To assess the relationship between white matter hyperintensities (WMH), diffusion tensor imaging (DTI), and blood-based biomarkers among patients with traumatic brain injury (TBI).

Patients with non-penetrating TBI were enrolled within 24 hours of admission. Participants underwent MRI at two weeks and blood was collected at day one, day three, two weeks, and six months post-injury. Following preprocessing of DTI data, mean fractional anisotropy (FA) and mean diffusivity (MD) were calculated. WMH were counted in juxtacortical, subcortical, and periventricular areas. Blood was processed using Simoa HD-X Neuro4plex assay to obtain concentrations of GFAP, NfL, and UCH-L1.

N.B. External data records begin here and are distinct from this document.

--- config.mk ---
export PLATFORM = sky130hd
export DESIGN_NAME = alu_iter_flat
export DESIGN_NICKNAME = d
export VERILOG_FILES = /design/src/rtl/alu_iter_if.sv /design/src/rtl/alu_iter.sv /design/src/flat_wrapper.sv
export SDC_FILE = /design/constraint.sdc
export NUM_CORES = 1
export LEC_CHECK = 0
export ABC_AREA = 1
export BUFFER_PORTS_ARGS = -buffer_cell sky130_fd_sc_hd__buf_2
export CAP_MARGIN = 20
export CORE_MARGIN = 2
export CORE_UTILIZATION = 45
export DETAILED_ROUTE_END_ITERATION = 16
export PLACE_DENSITY_LB_ADDON = 0.05
export SYNTH_ARGS = -nofsm -noshare
export SYNTH_HDL_FRONTEND = slang
export SYNTH_SLANG_ARGS = --single-unit
--- constraint.sdc ---
create_clock -name clk -period 3.96 [get_ports clk]
set_input_delay 0.792 -clock clk [delete_from_list [all_inputs] [get_ports clk]]
set_output_delay 0.792 -clock clk [all_outputs]
set_load 0.01 [all_outputs]
--- src/rtl/alu_bist.sv ---
`default_nettype none
// ============================================================================
// Module   : alu_bist
// Purpose  : Built-in self-test controller for the Alu block. Drives
//            pseudo-random Alu input vectors from a 32-bit Fibonacci LFSR,
//            then two directed invalid-opcode vectors (3'b110, 3'b111).
//            Every Alu response is compacted into a 16-bit MISR signature.
//            Vectors and Invalid responses are counted.
// Ports    : clk, rst_n (async active-low), start (run request)
//            A, B, cin, red_op_A, red_op_B, bypass_A, bypass_B, opcode
//              - registered Alu stimulus
//            alu_out, alu_odd_parity, alu_invalid - Alu response
//            busy, done, vec_count, invalid_count, signature - status/result
// Revision : 1.0 - initial release
// ============================================================================
module alu_bist #(
  parameter int          BITS          = 4,
  parameter int          NUM_VECTORS   = 100,
  parameter int          SETTLE_CYCLES = 1,
  parameter logic [31:0] SEED          = 32'h0000ACE1
) (
  input  logic            clk,
  input  logic            rst_n,
  input  logic            start,
  output logic [BITS-1:0] A,
  output logic [BITS-1:0] B,
  output logic            cin,
  output logic            red_op_A,
  output logic            red_op_B,
  output logic            bypass_A,
  output logic            bypass_B,
  output logic [2:0]      opcode,
  input  logic [BITS:0]   alu_out,
  input  logic            alu_odd_parity,
  input  logic            alu_invalid,
  output logic            busy,
  output logic            done,
  output logic [15:0]     vec_count,
  output logic [15:0]     invalid_count,
  output logic [15:0]     signature
);

  // An all-zero LFSR would lock up, so a zero seed is replaced by 1.
  localparam logic [31:0] SEED_EFF    = (SEED == 32'd0) ? 32'd1 : SEED;
  localparam logic [15:0] NUM_RAND    = 16'(NUM_VECTORS);
  localparam logic [15:0] NUM_TOTAL   = 16'(NUM_VECTORS + 2);
  localparam logic [3:0]  SETTLE_LOAD = 4'(SETTLE_CYCLES - 1);

  typedef enum logic [2:0] {
    S_IDLE    = 3'd0,
    S_LOAD    = 3'd1,
    S_WAIT    = 3'd2,
    S_CAPTURE = 3'd3,
    S_DONE    = 3'd4
  } state_t;

  state_t      state;
  logic [31:0] lfsr;
  logic [3:0]  settle;

  logic        lfsr_fb;
  logic [16:0] phase_diff;
  logic        random_phase;
  logic [15:0] capture_data;
  logic [15:0] sig_shift;
  logic [15:0] vec_next;

  // x^32 + x^22 + x^2 + x + 1, shifted left with feedback into bit 0.
  assign lfsr_fb      = lfsr[31] ^ lfsr[21] ^ lfsr[1] ^ lfsr[0];

  // Borrow out of (vec_count - NUM_VECTORS) marks the random phase; this
  // stays well-formed even when NUM_VECTORS is 0.
  assign phase_diff   = {1'b0, vec_count} - {1'b0, NUM_RAND};
  assign random_phase = phase_diff[16];

  assign capture_data = 16'({alu_invalid, alu_odd_parity, alu_out});
  assign sig_shift    = {signature[14:0], 1'b0} ^ (signature[15] ? 16'h1021 : 16'h0000);
  assign vec_next     = vec_count + 16'd1;

  always_ff @(posedge clk or negedge rst_n) begin
    if (!rst_n) begin
      state         <= S_IDLE;
      lfsr          <= SEED_EFF;
      settle        <= 4'd0;
      A             <= '0;
      B             <= '0;
      cin           <= 1'b0;
      red_op_A      <= 1'b0;
      red_op_B      <= 1'b0;
      bypass_A      <= 1'b0;
      bypass_B      <= 1'b0;
      opcode        <= 3'b000;
      busy          <= 1'b0;
      done          <= 1'b0;
      vec_count     <= 16'd0;
      invalid_count <= 16'd0;
      signature     <= 16'hFFFF;
    end else begin
      case (state)
        S_IDLE, S_DONE: begin
          if (start) begin
            lfsr          <= SEED_EFF;
            signature     <= 16'hFFFF;
            vec_count     <= 16'd0;
            invalid_count <= 16'd0;
            busy          <= 1'b1;
            done          <= 1'b0;
            state         <= S_LOAD;
          end
        end

        S_LOAD: begin
          if (random_phase) begin
            A        <= lfsr[BITS-1:0];
            B        <= lfsr[2*BITS-1:BITS];
            cin      <= lfsr[2*BITS];
            red_op_A <= lfsr[2*BITS+1];
            red_op_B <= lfsr[2*BITS+2];
            bypass_A <= lfsr[2*BITS+3];
            bypass_B <= lfsr[2*BITS+4];
            opcode   <= lfsr[2*BITS+7:2*BITS+5];
            lfsr     <= {lfsr[30:0], lfsr_fb};
          end else begin
            // Directed tail: operands/controls hold, only opcode changes.
            opcode <= (vec_count == NUM_RAND) ? 3'b110 : 3'b111;
          end
          settle <= SETTLE_LOAD;
          state  <= S_WAIT;
        end

        S_WAIT: begin
          if (settle == 4'd0) begin
            state <= S_CAPTURE;
          end else begin
            settle <= settle - 4'd1;
          end
        end

        S_CAPTURE: begin
          signature     <= sig_shift ^ capture_data;
          vec_count     <= vec_next;
          invalid_count <= invalid_count + {15'd0, alu_invalid};
          if (vec_next == NUM_TOTAL) begin
            busy  <= 1'b0;
            done  <= 1'b1;
            state <= S_DONE;
          end else begin
            state <= S_LOAD;
          end
        end

        default: state <= S_IDLE;
      endcase
    end
  end

endmodule
`default_nettype wire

100 individuals with TBI were included (mean age 38.3 years, 76% male, 52% black; median Glasgow Coma Scale score 15 (IQR:14-15)). Of these individuals, 39% had WMH identified by a neuroradiologist. Those with WMH had significantly lower FA (p=0.007) and higher MD (p=0.04) compared to those without WMH. More specifically, Spearman’s correlations demonstrated significant relationships (p<0.05) between MD and number of WMH in subcortical areas (r=0.28) and between FA and number of WMH in juxtacortical (r=-0.34), subcortical (r=-0.42), and periventricular areas (r=-0.34).  Logistic regression, controlling for age, revealed no significant relationships between WMH presence and any blood-biomarkers of interest. Zero inflated negative binomial regressions, controlling for age, also revealed no significant relationships between number of WMH in juxtacortical regions and GFAP or NfL. There was a significant relationship for Day 1 UCH-L1 where, for every one unit increase, there is 1.36 times more WMH (p=0.023, 95%CI: 1.04, 1.77).

WMH are associated with more severe and widespread white matter damage as measured by DTI. Blood biomarkers may also provide both complementary and distinctive information regarding physiological processes following TBI.